- **What needs to be done**: The answer should consist of each line below that contains the word "period".
[Available data Boundary: Start]
Source: an optimization exercise on an open RTL-to-GDS flow (aim: a short achievable clock period and few clock cycles). Production flows keep margins and buffers that such runs may drop. Only simulation tests tie the RTL to the original design; equivalence was not proved.

==> try-raven: inputs <==
## ulsoc_core
module ulsoc_core
(
    input  wire         clk,
    input  wire         rst_n,
    output wire [31:0]  imem_addr,
    input  wire [31:0]  imem_rdata,
    output wire [31:0]  dmem_addr,
    input  wire [31:0]  dmem_rdata,
    output wire         dmem_we,
    output wire [3:0]   dmem_wstrb,
    output wire [31:0]  dmem_wdata,
    output wire         wb_valid,
    output wire [4:0]   wb_rd,
    output wire [31:0]  wb_data
);
export LEC_CHECK = 0
export CAP_MARGIN = 30
export CORE_MARGIN = 2
export CORE_UTILIZATION = 50
export SLEW_MARGIN = 30
export SYNTH_HIERARCHICAL = 1
create_clock -name core_clock -period 9.0 [get_ports {clk}]
standard.sh (not shown) runs the stock make flow with config.mk's settings and CLKGATE_MAP_FILE= SYNTH_SCRIPT=/design/flow/synth_recipe.tcl, a recipe that flattens the netlist after the stock synthesis.
==> flow/flow/run.sh <==
#!/bin/bash
# Own layout flow: the standard synthesis unchanged, then the standard ORFS
# steps (floorplan to finish) with four repair settings changed:
#  - timing and design repair may resize a cell to any size of its function,
#    not only to sizes with the same footprint (MATCH_CELL_FOOTPRINT=0);
#  - the port buffers are sky130_fd_sc_hd__buf_4;
#  - antenna repair after detailed routing may take up to 10 rounds, not 5.
# Each make run's full output goes to a log file here; ORFS keeps its per-step
# logs under orfs/logs.
set -euo pipefail
bash standard.sh synth > synth.log 2>&1
bash standard.sh MATCH_CELL_FOOTPRINT=0 \
    "BUFFER_PORTS_ARGS=-buffer_cell sky130_fd_sc_hd__buf_4" \
    SETUP_SLACK_MARGIN=6 MAX_REPAIR_ANTENNAS_ITER_DRT=10 finish > layout.log 2>&1
test -s out/final.def
==> try-pepper: changes against try-raven <==
--- a/flow/design.v
+++ b/flow/design.v
@@ -74,46 +74,37 @@
 );
 assign flip = flip_bits[idx];
 endmodule
 module fn_mux
 (
-    input  wire        ex_v, ex_jalr, ex_dres,
+    input  wire        ex_v, ex_jalr,
     input  wire        eq, lt, ltu,
     input  wire        m_eq1, m_eq0, m_lt1, m_lt0, m_ltu1, m_ltu0,
-    input  wire        dres,
-    input  wire        d_eq, d_lt, d_ltu,
-    input  wire        dm_eq1, dm_eq0, dm_lt1, dm_lt0, dm_ltu1, dm_ltu0,
     input  wire [31:0] ex_t,         
-    input  wire [31:0] d_t,          
     input  wire [31:0] other,        
     output wire [31:0] y
 );
 genvar q;
 generate
     for (q = 0; q < 8; q = q + 1) begin : sl
-        wire mis, dmis;
+        wire mis;
         brc u_brc (.eq(eq), .lt(lt), .ltu(ltu), .m_eq1(m_eq1), .m_eq0(m_eq0), .m_lt1(m_lt1),
                    .m_lt0(m_lt0), .m_ltu1(m_ltu1), .m_ltu0(m_ltu0), .mis(mis));
-        brc u_dbrc (.eq(d_eq), .lt(d_lt), .ltu(d_ltu), .m_eq1(dm_eq1), .m_eq0(dm_eq0), .m_lt1(dm_lt1),
-                    .m_lt0(dm_lt0), .m_ltu1(dm_ltu1), .m_ltu0(dm_ltu0), .mis(dmis));
-        fn_sel u_s (.ex_v(ex_v), .ex_jalr(ex_jalr), .ex_dres(ex_dres), .mis(mis), .dres(dres),
-                    .dmis(dmis), .a(ex_t[4*q +: 4]), .d(d_t[4*q +: 4]), .b(other[4*q +: 4]),
-                    .y(y[4*q +: 4]));
+        fn_sel u_s (.ex_v(ex_v), .ex_jalr(ex_jalr), .mis(mis), .a(ex_t[4*q +: 4]),
+                    .b(other[4*q +: 4]), .y(y[4*q +: 4]));
     end
 endgenerate
 endmodule
 module fn_sel
 (
-    input  wire       ex_v, ex_jalr, ex_dres, mis, dres, dmis,
+    input  wire       ex_v, ex_jalr, mis,
     input  wire [3:0] a,
-    input  wire [3:0] d,
     input  wire [3:0] b,
     output wire [3:0] y
 );
-wire se = ex_v && ((mis && !ex_dres) || ex_jalr);
-wire sd = dres && dmis;
-assign y = se ? a : sd ? d : b;
+wire s = ex_v && (mis || ex_jalr);
+assign y = s ? a : b;
 endmodule
 module c_inv   (input wire a, output wire y);                 assign y = ~a;                    endmodule
 module c_nand2 (input wire a, input wire b, output wire y);   assign y = ~(a & b);              endmodule
 module c_nor2  (input wire a, input wire b, output wire y);   assign y = ~(a | b);              endmodule
 module c_xor2  (input wire a, input wire b, output wire y);   assign y = a ^ b;                 endmodule
@@ -536,11 +527,10 @@
 reg          ex_we;              
 reg  [3:0]   ex_wstrb;
 reg  [4:0]   ex_shn;             
 reg  [31:0]  ex_alt;             
 reg          ex_jalr;            
-reg          ex_dres;            
 reg          m_eq1, m_eq0, m_lt1, m_lt0, m_ltu1, m_ltu0;
 reg          s_add, s_sub, s_sll, s_slt, s_sltu, s_xor, s_srl, s_sra, s_or, s_and, s_pass;
 reg  [3:0]   s_lb;               
 reg  [1:0]   s_lh;               
 reg          s_lw;
@@ -674,38 +664,19 @@
               .w_rd(ex_rd), .w_wr(ex_v && ex_wr), .x_rd(wb_rd_q), .x_wr(wb_v), .ok(rf_ok_nx),
               .sel_rf(f_rf1), .sel_wb(f_wb1), .sel_w2(f_x1), .sel_ee(f_ee1), .fa(f_fa1));
 rs_sel u_rs2 (.rs(fi[24:20]), .n_rd(d_rd), .n_wr(d_v && d_wr), .n_early(d_early),
               .w_rd(ex_rd), .w_wr(ex_v && ex_wr), .x_rd(wb_rd_q), .x_wr(wb_v), .ok(rf_ok_nx),
               .sel_rf(f_rf2), .sel_wb(f_wb2), .sel_w2(f_x2), .sel_ee(f_ee2), .fa(f_fa2));
-wire ex_redir = ex_v && ((ex_mis_c && !ex_dres) || ex_jalr);   
-wire dres = d_v && d_br && !d_far && ex_v && s_lw && (d_fa1 || d_fa2);
-wire [31:0] dr_a = d_fa1 ? dmem_rdata : d_v1;
-wire [31:0] dr_b = d_fa2 ? dmem_rdata : d_v2;
-wire        dc_lt, dc_ltu, dc_eq, dc_mis;
-cmp u_dcmp (.a(dr_a), .b(dr_b), .lt(dc_lt), .ltu(dc_ltu), .eq(dc_eq));
-wire dm_x   = d_pred ^ d_f3[0];
-wire dm_eq1 = (d_f3[2:1] == 2'd0) && !dm_x;
-wire dm_eq0 = (d_f3[2:1] == 2'd0) &&  dm_x;
-wire dm_lt1 = (d_f3[2:1] == 2'd2) && !dm_x;
-wire dm_lt0 = (d_f3[2:1] == 2'd2) &&  dm_x;
-wire dm_ltu1 = (d_f3[2:1] == 2'd3) && !dm_x;
-wire dm_ltu0 = (d_f3[2:1] == 2'd3) &&  dm_x;
-brc  u_dbrc (.eq(dc_eq), .lt(dc_lt), .ltu(dc_ltu), .m_eq1(dm_eq1), .m_eq0(dm_eq0), .m_lt1(dm_lt1),
-             .m_lt0(dm_lt0), .m_ltu1(dm_ltu1), .m_ltu0(dm_ltu0), .mis(dc_mis));
-wire d_bmis = dres && dc_mis;        
-wire [31:0] d_balt = d_pred ? d_pc4 : d_tb;
-wire f_go = !ex_redir && !d_redir && !d_bmis;   
+wire ex_redir = ex_v && (ex_mis_c || ex_jalr);   
+wire f_go = !ex_redir && !d_redir;   
 wire [31:0] d_tgt = d_stall ? d_pc : d_jrf ? {d_jrs[31:1], 1'b0} : d_jal ? d_tj : d_tb;
 wire [31:0] ex_tgt = ex_jalr ? {ex_addr[31:1], 1'b0} : ex_alt;
 wire [31:0] fpc_o, fpc_n;
 fo_mux  u_fo (.s(d_redir), .a(d_tgt), .b(f_fq), .y(fpc_o));
-fn_mux  u_fn (.ex_v(ex_v), .ex_jalr(ex_jalr), .ex_dres(ex_dres), .eq(c_eq), .lt(c_lt), .ltu(c_ltu),
+fn_mux  u_fn (.ex_v(ex_v), .ex_jalr(ex_jalr), .eq(c_eq), .lt(c_lt), .ltu(c_ltu),
               .m_eq1(m_eq1), .m_eq0(m_eq0), .m_lt1(m_lt1), .m_lt0(m_lt0), .m_ltu1(m_ltu1),
-              .m_ltu0(m_ltu0), .dres(dres), .d_eq(dc_eq), .d_lt(dc_lt), .d_ltu(dc_ltu),
-              .dm_eq1(dm_eq1), .dm_eq0(dm_eq0), .dm_lt1(dm_lt1), .dm_lt0(dm_lt0),
-              .dm_ltu1(dm_ltu1), .dm_ltu0(dm_ltu0), .ex_t(ex_tgt), .d_t(d_balt),
-              .other(fpc_o), .y(fpc_n));
+              .m_ltu0(m_ltu0), .ex_t(ex_tgt), .other(fpc_o), .y(fpc_n));
 integer bk;
 always @(posedge clk or negedge rst_n) begin
     if (!rst_n) begin
         fpc   <= 32'd0;
         ex_we <= 1'b0;
@@ -776,11 +747,10 @@
     ex_addr  <= d_sum;
     ex_wstrb <= d_wstrb;
     ex_shn   <= ~ex_b_nx[4:0];
     ex_alt   <= d_pred ? d_pc4 : d_tb;
     ex_jalr  <= d_jalr && !d_jrf;
-    ex_dres  <= d_bmis;
     ex_br    <= d_br;
     ex_pred  <= d_pred;
     ex_sg    <= d_inst[31];
     ex_bidx  <= d_bidx;
     bu_idx   <= ex_bidx;
==> try-indigo: changes against try-raven <==
--- a/flow/design.v
+++ b/flow/design.v
@@ -77,43 +77,48 @@
 module fn_mux
 (
     input  wire        ex_v, ex_jalr, ex_dres,
     input  wire        eq, lt, ltu,
     input  wire        m_eq1, m_eq0, m_lt1, m_lt0, m_ltu1, m_ltu0,
-    input  wire        dres,
-    input  wire        d_eq, d_lt, d_ltu,
-    input  wire        dm_eq1, dm_eq0, dm_lt1, dm_lt0, dm_ltu1, dm_ltu0,
+    input  wire [3:0]  ak,           
+    input  wire        a_z, a_sg,    
     input  wire [31:0] ex_t,         
     input  wire [31:0] d_t,          
     input  wire [31:0] other,        
     output wire [31:0] y
 );
 genvar q;
 generate
     for (q = 0; q < 8; q = q + 1) begin : sl
-        wire mis, dmis;
+        wire mis, amis;
         brc u_brc (.eq(eq), .lt(lt), .ltu(ltu), .m_eq1(m_eq1), .m_eq0(m_eq0), .m_lt1(m_lt1),
                    .m_lt0(m_lt0), .m_ltu1(m_ltu1), .m_ltu0(m_ltu0), .mis(mis));
-        brc u_dbrc (.eq(d_eq), .lt(d_lt), .ltu(d_ltu), .m_eq1(dm_eq1), .m_eq0(dm_eq0), .m_lt1(dm_lt1),
-                    .m_lt0(dm_lt0), .m_ltu1(dm_ltu1), .m_ltu0(dm_ltu0), .mis(dmis));
-        fn_sel u_s (.ex_v(ex_v), .ex_jalr(ex_jalr), .ex_dres(ex_dres), .mis(mis), .dres(dres),
-                    .dmis(dmis), .a(ex_t[4*q +: 4]), .d(d_t[4*q +: 4]), .b(other[4*q +: 4]),
-                    .y(y[4*q +: 4]));
+        amis_m u_amis (.k(ak), .z(a_z), .sg(a_sg), .mis(amis));
+        fn_sel u_s (.ex_v(ex_v), .ex_jalr(ex_jalr), .ex_dres(ex_dres), .mis(mis), .amis(amis),
+                    .a(ex_t[4*q +: 4]), .d(d_t[4*q +: 4]), .b(other[4*q +: 4]), .y(y[4*q +: 4]));
     end
 endgenerate
 endmodule
 module fn_sel
 (
-    input  wire       ex_v, ex_jalr, ex_dres, mis, dres, dmis,
+    input  wire       ex_v, ex_jalr, ex_dres, mis, amis,
     input  wire [3:0] a,
     input  wire [3:0] d,
     input  wire [3:0] b,
     output wire [3:0] y
 );
 wire se = ex_v && ((mis && !ex_dres) || ex_jalr);
-wire sd = dres && dmis;
-assign y = se ? a : sd ? d : b;
+assign y = se ? a : amis ? d : b;
+endmodule
+module amis_m
+(
+    input  wire [3:0] k,
+    input  wire       z,
+    input  wire       sg,
+    output wire       mis
+);
+assign mis = k[{z, sg}];
 endmodule
 module c_inv   (input wire a, output wire y);                 assign y = ~a;                    endmodule
 module c_nand2 (input wire a, input wire b, output wire y);   assign y = ~(a & b);              endmodule
 module c_nor2  (input wire a, input wire b, output wire y);   assign y = ~(a | b);              endmodule
 module c_xor2  (input wire a, input wire b, output wire y);   assign y = a ^ b;                 endmodule
@@ -496,10 +501,73 @@
 aomux #(12) u_r (.sel({1'b1, s}), .d({ld_v, ops}), .y(r));
 aomux #(13) u_a (.sel({!fa, fa, {11{fa}} & s}), .d({d_a, ld_v, ops}), .y(a_nx));
 aomux #(37) u_b (.sel({nfb, fbb, fbh, fbw, {11{fbb}} & s, {11{fbh}} & s, {11{fbw}} & s}),
                  .d({d_b, {4{ld_v[7:0]}}, {2{ld_v[15:0]}}, ld_v, ops_b, ops_h, ops}), .y(b_nx));
 endmodule
+module zsg
+(
+    input  wire [31:0] a,
+    input  wire [31:0] b,
+    input  wire [31:0] r_add,
+    input  wire [31:0] r_sub,
+    input  wire        eq,           
+    input  wire        s_add, s_sub, s_and,
+    output wire        z,
+    output wire        sg
+);
+wire [31:0] t_add, t_and;            
+genvar i;
+generate
+    for (i = 0; i < 32; i = i + 1) begin : b_
+        wire x;
+        c_xor2 ux (.a(a[i]), .b(b[i]), .y(x));
+        if (i == 0) begin : f
+            c_inv ut (.a(x), .y(t_add[i]));
+        end
+        else begin : n
+            wire on;
+            c_nor2 uo (.a(a[i-1]), .b(b[i-1]), .y(on));
+            c_xor2 ut (.a(x), .b(on), .y(t_add[i]));
+        end
+        c_nand2 un (.a(a[i]), .b(b[i]), .y(t_and[i]));
+    end
+endgenerate
+wire z_add, z_and;
+all32 u_za (.t(t_add), .y(z_add));
+all32 u_zn (.t(t_and), .y(z_and));
+zcomb u_c (.z_add(z_add), .z_and(z_and), .eq(eq), .s31_add(r_add[31]), .s31_sub(r_sub[31]),
+           .a31(a[31]), .b31(b[31]), .s_add(s_add), .s_sub(s_sub), .s_and(s_and), .z(z), .sg(sg));
+endmodule
+module all32
+(
+    input  wire [31:0] t,
+    output wire        y
+);
+wire [7:0] l1;
+wire [3:0] l2;
+wire       l3;
+genvar k;
+generate
+    for (k = 0; k < 8; k = k + 1) begin : a1
+        c_nand4 u (.a(t[4*k]), .b(t[4*k+1]), .c(t[4*k+2]), .d(t[4*k+3]), .y(l1[k]));
+    end
+    for (k = 0; k < 4; k = k + 1) begin : a2
+        c_nor2 u (.a(l1[2*k]), .b(l1[2*k+1]), .y(l2[k]));
+    end
+endgenerate
+c_nand4 u3 (.a(l2[0]), .b(l2[1]), .c(l2[2]), .d(l2[3]), .y(l3));
+c_inv u4 (.a(l3), .y(y));
+endmodule
+module zcomb
+(
+    input  wire z_add, z_and, eq, s31_add, s31_sub, a31, b31, s_add, s_sub, s_and,
+    output wire z,
+    output wire sg
+);
+assign z  = (s_add && z_add) || (s_sub && eq) || (s_and && z_and);
+assign sg = (s_add && s31_add) || (s_sub && s31_sub) || (s_and && a31 && b31);
+endmodule
 module ulsoc_core
 (
     input  wire         clk,
     input  wire         rst_n,
     output wire [31:0]  imem_addr,
@@ -675,36 +743,51 @@
               .sel_rf(f_rf1), .sel_wb(f_wb1), .sel_w2(f_x1), .sel_ee(f_ee1), .fa(f_fa1));
 rs_sel u_rs2 (.rs(fi[24:20]), .n_rd(d_rd), .n_wr(d_v && d_wr), .n_early(d_early),
               .w_rd(ex_rd), .w_wr(ex_v && ex_wr), .x_rd(wb_rd_q), .x_wr(wb_v), .ok(rf_ok_nx),
               .sel_rf(f_rf2), .sel_wb(f_wb2), .sel_w2(f_x2), .sel_ee(f_ee2), .fa(f_fa2));
 wire ex_redir = ex_v && ((ex_mis_c && !ex_dres) || ex_jalr);   
-wire dres = d_v && d_br && !d_far && ex_v && s_lw && (d_fa1 || d_fa2);
-wire [31:0] dr_a = d_fa1 ? dmem_rdata : d_v1;
-wire [31:0] dr_b = d_fa2 ? dmem_rdata : d_v2;
-wire        dc_lt, dc_ltu, dc_eq, dc_mis;
-cmp u_dcmp (.a(dr_a), .b(dr_b), .lt(dc_lt), .ltu(dc_ltu), .eq(dc_eq));
-wire dm_x   = d_pred ^ d_f3[0];
-wire dm_eq1 = (d_f3[2:1] == 2'd0) && !dm_x;
-wire dm_eq0 = (d_f3[2:1] == 2'd0) &&  dm_x;
-wire dm_lt1 = (d_f3[2:1] == 2'd2) && !dm_x;
-wire dm_lt0 = (d_f3[2:1] == 2'd2) &&  dm_x;
-wire dm_ltu1 = (d_f3[2:1] == 2'd3) && !dm_x;
-wire dm_ltu0 = (d_f3[2:1] == 2'd3) &&  dm_x;
-brc  u_dbrc (.eq(dc_eq), .lt(dc_lt), .ltu(dc_ltu), .m_eq1(dm_eq1), .m_eq0(dm_eq0), .m_lt1(dm_lt1),
-             .m_lt0(dm_lt0), .m_ltu1(dm_ltu1), .m_ltu0(dm_ltu0), .mis(dc_mis));
-wire d_bmis = dres && dc_mis;        
 wire [31:0] d_balt = d_pred ? d_pc4 : d_tb;
+wire ex_zs = ex_v && (s_add || s_sub || s_and);
+wire ares1 = d_fa1 && (d_inst[24:20] == 5'd0);      
+wire ares2 = d_fa2 && (d_inst[19:15] == 5'd0);      
+wire ares  = d_v && d_br && !d_far && ex_zs && (ares1 || ares2);
+wire r_z, r_sg;
+zsg  u_zsg (.a(ex_a), .b(ex_b), .r_add(r_add), .r_sub(r_sub), .eq(c_eq), .s_add(s_add),
+            .s_sub(s_sub), .s_and(s_and), .z(r_z), .sg(r_sg));
+function automatic amis_k(input [2:0] f3, input side1, input pred, input zz, input ss);
+    reg eq, lt, ltu, tk;
+    begin
+        eq  = zz;
+        lt  = side1 ? ss : (!ss && !zz);
+        ltu = side1 ? 1'b0 : !zz;
+        case (f3)
+            3'd0:    tk = eq;
+            3'd1:    tk = !eq;
+            3'd4:    tk = lt;
+            3'd5:    tk = !lt;
+            3'd6:    tk = ltu;
+            default: tk = !ltu;
+        endcase
+        amis_k = tk ^ pred;
+    end
+endfunction
+wire [3:0] ak;                       
+assign ak[0] = ares && amis_k(d_f3, ares1, d_pred, 1'b0, 1'b0);
+assign ak[1] = ares && amis_k(d_f3, ares1, d_pred, 1'b0, 1'b1);
+assign ak[2] = ares && amis_k(d_f3, ares1, d_pred, 1'b1, 1'b0);
+assign ak[3] = ares && amis_k(d_f3, ares1, d_pred, 1'b1, 1'b1);
+wire        da_mis;
+amis_m u_amis (.k(ak), .z(r_z), .sg(r_sg), .mis(da_mis));
+wire d_bmis = da_mis;                
 wire f_go = !ex_redir && !d_redir && !d_bmis;   
 wire [31:0] d_tgt = d_stall ? d_pc : d_jrf ? {d_jrs[31:1], 1'b0} : d_jal ? d_tj : d_tb;
 wire [31:0] ex_tgt = ex_jalr ? {ex_addr[31:1], 1'b0} : ex_alt;
 wire [31:0] fpc_o, fpc_n;
 fo_mux  u_fo (.s(d_redir), .a(d_tgt), .b(f_fq), .y(fpc_o));
 fn_mux  u_fn (.ex_v(ex_v), .ex_jalr(ex_jalr), .ex_dres(ex_dres), .eq(c_eq), .lt(c_lt), .ltu(c_ltu),
               .m_eq1(m_eq1), .m_eq0(m_eq0), .m_lt1(m_lt1), .m_lt0(m_lt0), .m_ltu1(m_ltu1),
-              .m_ltu0(m_ltu0), .dres(dres), .d_eq(dc_eq), .d_lt(dc_lt), .d_ltu(dc_ltu),
-              .dm_eq1(dm_eq1), .dm_eq0(dm_eq0), .dm_lt1(dm_lt1), .dm_lt0(dm_lt0),
-              .dm_ltu1(dm_ltu1), .dm_ltu0(dm_ltu0), .ex_t(ex_tgt), .d_t(d_balt),
+              .m_ltu0(m_ltu0), .ak(ak), .a_z(r_z), .a_sg(r_sg), .ex_t(ex_tgt), .d_t(d_balt),
               .other(fpc_o), .y(fpc_n));
 integer bk;
 always @(posedge clk or negedge rst_n) begin
     if (!rst_n) begin
         fpc   <= 32'd0;
==> flow_summary.yaml <==
timing:
  tightest_slew_ns: 1.26
clock_tree:
  cts_buffers: 181
power_and_ir_drop:
  power.leakage_nw: 51.0
worst_setup_path:
  r2r-start: "ex_b[1]$_DFF_P_"
  critical_path.max_fanout: 9
  rr_worst_depth: 15
finish:
  regArea_sq_um: 44600
  multi_input_gates: 8993
floorplan:
  fp.dieW_um: 484
outcome:
  status: "timing/DRC/antenna clean"
the above is filed under try-indigo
[Available data Boundary: End]
- **Answer to this problem**:
Source: an optimization exercise on an open RTL-to-GDS flow (aim: a short achievable clock period and few clock cycles). Production flows keep margins and buffers that such runs may drop. Only simulation tests tie the RTL to the original design; equivalence was not proved.
create_clock -name core_clock -period 9.0 [get_ports {clk}]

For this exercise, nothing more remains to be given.